Let $K$ be an algebraic number field with ring of integers $\mathcal{O}$, and let $A \subseteq \mathcal{O}$ be and ideal. Suppose $m$ is the smallest positive integer contained in $A$. Show that $m|N(A)$. Suppose now that $N(A)$ is a rational prime; show that $\mathcal{O}/A = \{\overline{t}\ |\ 0 \leq t < p\}$.

By Theorem 9.16, $N(A) \in A$. Now $A \cap \mathbb{Z} = (m)$ is an ideal of $\mathbb{Z}$, which is principal since $\mathbb{Z}$ is a principal ideal domain. Certainly then $m$ is the smallest positive integer in $A$. Thus $m|N(A)$.

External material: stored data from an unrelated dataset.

**src/hw/pmc_pkg.sv**
```systemverilog
package pmc_pkg;

  // ==========================================================================
  // Register offsets on the plain register port.
  localparam logic [3:0] ADDR_MAP_ONE  = 4'h0;
  localparam logic [3:0] ADDR_MAP_TWO  = 4'h1;
  localparam logic [3:0] ADDR_CONFIG   = 4'h2;
  localparam logic [3:0] ADDR_IRQ_STAT = 4'h3;
  localparam logic [3:0] ADDR_IRQ_MASK = 4'h4;
  localparam logic [3:0] ADDR_STATUS   = 4'h5;

  // ==========================================================================
  // Field positions and reset values.
  localparam int PIN0_LSB = 6;
  localparam int PIN1_LSB = 4;
  localparam int PIN2_LSB = 2;
  localparam int PIN3_LSB = 0;
  localparam int PIN4_LSB = 6;
  localparam int PIN5_LSB = 4;
  localparam int CFG_PKT_BIT  = 0;
  localparam int CFG_SYNC_BIT = 1;
  localparam logic [7:0] MAP_ONE_RST = 8'h00;
  localparam logic [7:0] MAP_TWO_RST = 8'h00;
  localparam logic [1:0] CONFIG_RST  = 2'h1;
  localparam logic [3:0] IRQ_RST     = 4'h0;

  // Interrupt status bits: sync match, payload ready, packet sent, fifo full.
  localparam int IRQ_SYNC = 0;
  localparam int IRQ_PAYL = 1;
  localparam int IRQ_SENT = 2;
  localparam int IRQ_FULL = 3;

  // ==========================================================================
  // Operating state codes coming from the sequencer.
  localparam logic [2:0] OP_SLEEP = 3'h0;
  localparam logic [2:0] OP_STBY  = 3'h1;
  localparam logic [2:0] OP_FS    = 3'h2;
  localparam logic [2:0] OP_RX    = 3'h3;
  localparam logic [2:0] OP_TX    = 3'h4;

  // ==========================================================================
  // Bit timing.
  localparam int CLK_PERIOD_NS = 100;
  localparam int BIT_PERIOD_NS = 800;
  localparam logic [7:0] HALF_BIT_CYCLES = 8'(BIT_PERIOD_NS / (2 * CLK_PERIOD_NS));

  // ==========================================================================
  // Link state machine.
  typedef enum logic [3:0] {
    LNK_IDLE   = 4'h1,
    LNK_TX     = 4'h2,
    LNK_RX_RAW = 4'h4,
    LNK_RX_SYN = 4'h8
  } pmc_link_t;

  typedef struct packed {
    logic [7:0] map_one;
    logic [7:0] map_two;
    logic [1:0] cfg;
    logic [3:0] irq_st;
    logic [3:0] irq_mask;
    logic [3:0] ev_prev;
    logic [7:0] rdata;
    logic       irq;
    pmc_link_t  link;
    logic [7:0] cnt;
    logic       ck;
    logic       dat;
    logic       dat_oe;
    logic       tx_bit;
    logic       prev_demod;
    logic [5:0] pins;
    logic       pkt_en;
  } pmc_state_t;

endpackage : pmc_pkg

```
**src/hw/pmc_sync2.sv**
```systemverilog
`timescale 1ns/1ps

module pmc_sync2 (
  input  wire logic mclk_i,
  input  wire logic rst_n_i,
  input  wire logic async_i,
  output logic      sync_o
);

  // ==========================================================================
  // Two-stage synchroniser; the first stage feeds only the second.
  logic meta_r;

  always_ff @(posedge mclk_i) begin
    if (!rst_n_i) begin
      meta_r <= 1'b0;
      sync_o <= 1'b0;
    end else begin
      meta_r <= async_i;
      sync_o <= meta_r;
    end
  end

endmodule : pmc_sync2

```
**src/hw/pmc_top.sv**
```systemverilog
// Chosen here: the strobed register port and the address map.
`timescale 1ns/1ps

// Notes on behaviour
// - Six output pins each carry a signal picked by a 2-bit code from two mapping registers, pin 2 only in packet mode.
// - Continuous mode pin 0 gives sync match, rssi/preamble or receive-ready per code.
// - Packet mode pin 0 gives payload/sent or crc, pin 1 gives fifo level, empty or full.
// - Continuous mode passes raw bits on the data pin and keeps the packet handler off.
// - Continuous transmit drives a bit clock on the pin 1 clock function.
// - Continuous transmit captures the data pin on each rising bit clock edge.
// - Receive without bit synchroniser gives raw demodulator data and no clock.
// - Receive with bit synchroniser gives retimed data and the recovered clock.
// - Synchronised receive data change on the falling clock edge or at a demodulator transition with the clock held low, sampled on the rising.
// - Packet mode forces the bit synchroniser on whatever software sets.
// - The fifo-empty flag is high exactly when the fifo holds no bytes.

module pmc_top #(
  parameter logic [7:0] HALF_BIT = pmc_pkg::HALF_BIT_CYCLES
) (
  input  wire logic       mclk_i,
  input  wire logic       rst_n_i,
  input  wire logic [3:0] reg_addr_i,
  input  wire logic [7:0] reg_wdata_i,
  input  wire logic       reg_wr_i,
  input  wire logic       reg_rd_i,
  output logic      [7:0] reg_rdata_o,
  output logic            irq_o,
  input  wire logic [2:0] op_state_i,
  input  wire logic       sync_match_i,
  input  wire logic       transmit_ready_i,
  input  wire logic       receive_ready_i,
  input  wire logic       rssi_preamble_i,
  input  wire logic       payload_ready_a_i,
  input  wire logic       packet_sent_b_i,
  input  wire logic       crc_good_i,
  input  wire logic       fifo_level_flag_i,
  input  wire logic       fifo_full_flag_i,
  input  wire logic [6:0] fifo_count_i,
  input  wire logic       mode_settled_i,
  input  wire logic       demod_bit_i,
  output logic            tx_bit_o,
  output logic            pkt_handler_en_o,
  output logic            gp_pin_0_o,
  output logic            gp_pin_1_o,
  input  wire logic       gp_pin_2_i,
  output logic            gp_pin_2_o,
  output logic            gp_pin_2_oe_o,
  output logic            gp_pin_3_o,
  output logic            gp_pin_4_o,
  output logic            gp_pin_5_o
);

  // ==========================================================================
  // Data pin input from the external controller.
  logic data_sync;

  pmc_sync2 u_data_sync (
    .mclk_i  (mclk_i),
    .rst_n_i (rst_n_i),
    .async_i (gp_pin_2_i),
    .sync_o  (data_sync)
  );

  // ==========================================================================
  // State and next state.
  pmc_pkg::pmc_state_t s;
  pmc_pkg::pmc_state_t n;
  logic                pkt;
  logic                eff_sync;
  logic                fifo_empty;
  logic [3:0]          ev_now;
  logic [3:0]          ev_set;
  logic [3:0]          clr;
  logic                in_rx;
  logic                in_tx;
  logic [1:0]          c0;
  logic [1:0]          c1;
  logic [1:0]          c2;
  logic [1:0]          c3;
  logic [1:0]          c4;
  logic [1:0]          c5;

  always_comb begin
    n          = s;
    pkt        = s.cfg[pmc_pkg::CFG_PKT_BIT];
    eff_sync   = pkt | s.cfg[pmc_pkg::CFG_SYNC_BIT];
    fifo_empty = (fifo_count_i == 7'h00);
    in_rx      = (op_state_i == pmc_pkg::OP_RX);
    in_tx      = (op_state_i == pmc_pkg::OP_TX);
    c0         = s.map_one[pmc_pkg::PIN0_LSB +: 2];
    c1         = s.map_one[pmc_pkg::PIN1_LSB +: 2];
    c2         = s.map_one[pmc_pkg::PIN2_LSB +: 2];
    c3         = s.map_one[pmc_pkg::PIN3_LSB +: 2];
    c4         = s.map_two[pmc_pkg::PIN4_LSB +: 2];
    c5         = s.map_two[pmc_pkg::PIN5_LSB +: 2];
    ev_now     = {fifo_full_flag_i, packet_sent_b_i, payload_ready_a_i, sync_match_i};
    ev_set     = ev_now & ~s.ev_prev;
    clr        = 4'h0;
    n.ev_prev  = ev_now;

    // ========================================================================
    // Register port.
    n.rdata = 8'h00;
    if (reg_wr_i) begin
      case (reg_addr_i)
        pmc_pkg::ADDR_MAP_ONE:  n.map_one  = reg_wdata_i;
        pmc_pkg::ADDR_MAP_TWO:  n.map_two  = {reg_wdata_i[7:4], 4'h0};
        pmc_pkg::ADDR_CONFIG:   n.cfg      = reg_wdata_i[1:0];
        pmc_pkg::ADDR_IRQ_STAT: clr        = reg_wdata_i[3:0];
        pmc_pkg::ADDR_IRQ_MASK: n.irq_mask = reg_wdata_i[3:0];
        default:                clr        = 4'h0;
      endcase
    end
    if (reg_rd_i) begin
      case (reg_addr_i)
        pmc_pkg::ADDR_MAP_ONE:  n.rdata = s.map_one;
        pmc_pkg::ADDR_MAP_TWO:  n.rdata = s.map_two;
        pmc_pkg::ADDR_CONFIG:   n.rdata = {6'h00, s.cfg};
        pmc_pkg::ADDR_IRQ_STAT: n.rdata = {4'h0, s.irq_st};
        pmc_pkg::ADDR_IRQ_MASK: n.rdata = {4'h0, s.irq_mask};
        pmc_pkg::ADDR_STATUS:   n.rdata = {3'h0, s.link[3:1], fifo_empty, eff_sync};
        default:                n.rdata = 8'h00;
      endcase
    end
    // A new event beats a clear in the same cycle.
    n.irq_st = (s.irq_st & ~clr) | ev_set;
    n.irq    = |(s.irq_st & s.irq_mask);

    // ========================================================================
    // Continuous link state.
    if (!pkt && in_tx) begin
      n.link = pmc_pkg::LNK_TX;
    end else if (!pkt && in_rx) begin
      n.link = eff_sync ? pmc_pkg::LNK_RX_SYN : pmc_pkg::LNK_RX_RAW;
    end else begin
      n.link = pmc_pkg::LNK_IDLE;
    end
    n.pkt_en     = pkt;
    n.prev_demod = demod_bit_i;

    if (n.link != s.link) begin
      n.cnt = 8'h00;
      n.ck  = 1'b0;
    end else begin
      case (s.link)
        pmc_pkg::LNK_TX: begin
          if (s.cnt == HALF_BIT - 8'h01) begin
            n.cnt = 8'h00;
            n.ck  = ~s.ck;
          end else begin
            n.cnt = s.cnt + 8'h01;
          end
          if (n.ck && !s.ck) begin
            n.tx_bit = data_sync;
          end
        end
        pmc_pkg::LNK_RX_SYN: begin
          if (demod_bit_i != s.prev_demod) begin
            n.cnt = 8'h00;
            n.ck  = 1'b0;
            n.dat = demod_bit_i;
          end else if (s.cnt == HALF_BIT - 8'h01) begin
            n.cnt = 8'h00;
            n.ck  = ~s.ck;
            if (s.ck) begin
              n.dat = demod_bit_i;
            end
          end else begin
            n.cnt = s.cnt + 8'h01;
          end
        end
        pmc_pkg::LNK_RX_RAW: begin
          n.ck  = 1'b0;
          n.dat = demod_bit_i;
        end
        default: begin
          n.ck  = 1'b0;
          n.cnt = 8'h00;
        end
      endcase
    end

    // ========================================================================
    // Pin mapping; anything unassigned stays low.
    // Unmapped pins low.
    n.pins   = 6'h00;
    n.dat_oe = 1'b1;
    if (!pkt) begin
      case (c0)
        2'h0:    n.pins[0] = in_rx ? sync_match_i : (in_tx & transmit_ready_i);
        2'h1:    n.pins[0] = in_rx & rssi_preamble_i;
        2'h2:    n.pins[0] = in_rx ? receive_ready_i : (in_tx & transmit_ready_i);
        default: n.pins[0] = 1'b0;
      endcase
      case (c1)
        2'h0:    n.pins[1] = n.ck;
        2'h1:    n.pins[1] = in_rx & rssi_preamble_i;
        default: n.pins[1] = 1'b0;
      endcase
      n.pins[3] = (c3 == 2'h1) & in_rx & rssi_preamble_i;
      n.pins[4] = (c4 == 2'h3) & (op_state_i != pmc_pkg::OP_SLEEP) & mode_settled_i;
      case (c5)
        2'h2:    n.pins[5] = in_rx & rssi_preamble_i;
        2'h3:    n.pins[5] = (op_state_i != pmc_pkg::OP_SLEEP) & mode_settled_i;
        default: n.pins[5] = 1'b0;
      endcase
      // Data pin carries the bit stream.
      n.dat_oe  = (n.link != pmc_pkg::LNK_TX);
      n.pins[2] = (n.link == pmc_pkg::LNK_IDLE) ? 1'b0 : n.dat;
    end else begin
      case (c0)
        2'h0:    n.pins[0] = in_rx ? payload_ready_a_i : (in_tx & packet_sent_b_i);
        2'h1:    n.pins[0] = in_rx & crc_good_i;
        default: n.pins[0] = 1'b0;
      endcase
      case (c1)
        2'h0:    n.pins[1] = fifo_level_flag_i;
        2'h1:    n.pins[1] = fifo_empty;
        2'h2:    n.pins[1] = fifo_full_flag_i;
        default: n.pins[1] = 1'b0;
      endcase
      case (c2)
        2'h0:    n.pins[2] = fifo_full_flag_i;
        2'h1:    n.pins[2] = in_rx & receive_ready_i;
        2'h2:    n.pins[2] = (op_state_i != pmc_pkg::OP_FS) & fifo_full_flag_i;
        default: n.pins[2] = in_rx ? sync_match_i : fifo_full_flag_i;
      endcase
      n.pins[3] = (c3 == 2'h1) ? (in_tx & transmit_ready_i) : fifo_empty;
      n.pins[4] = (c4 == 2'h3) & in_rx & rssi_preamble_i;
      n.pins[5] = (c5 == 2'h3) & (op_state_i != pmc_pkg::OP_SLEEP) & mode_settled_i;
    end
  end

  always_ff @(posedge mclk_i) begin
    if (!rst_n_i) begin
      s          <= '0;
      s.map_one  <= pmc_pkg::MAP_ONE_RST;
      s.map_two  <= pmc_pkg::MAP_TWO_RST;
      s.cfg      <= pmc_pkg::CONFIG_RST;
      s.irq_st   <= pmc_pkg::IRQ_RST;
      s.irq_mask <= pmc_pkg::IRQ_RST;
      s.link     <= pmc_pkg::LNK_IDLE;
      s.dat_oe   <= 1'b1;
    end else begin
      s <= n;
    end
  end

  // ==========================================================================
  // Outputs, all straight from the state register.
  assign reg_rdata_o      = s.rdata;
  assign irq_o            = s.irq;
  assign tx_bit_o         = s.tx_bit;
  assign pkt_handler_en_o = s.pkt_en;
  assign gp_pin_0_o       = s.pins[0];
  assign gp_pin_1_o       = s.pins[1];
  assign gp_pin_2_o       = s.pins[2];
  assign gp_pin_2_oe_o    = s.dat_oe;
  assign gp_pin_3_o       = s.pins[3];
  assign gp_pin_4_o       = s.pins[4];
  assign gp_pin_5_o       = s.pins[5];
endmodule : pmc_top

```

Now suppose $N(A)$ is a rational prime. Suppose there is a (minimal) integer $t \in A$ such that $0 < t < N(A)$. By part (1), $t|N(A)$, a contradiction. So none of the integers in $(0,N(A))$ are in $A$, and thus $t \not\equiv 0$ mod $A$ for all $t \in (0,N(A))$. Moreover, we have $t \not\equiv s$ mod $A$ for all $t,s \in (0,N(A))$ with $s \neq t$, since otherwise (assuming $s > t$) we have $s-t \equiv 0$ mod $A$. Since $N(A) = p$, the cosets $\{\overline{t}\ |\ t \in [0,N(A))\}$ exhaust $\mathcal{O}$ and are mutually exclusive.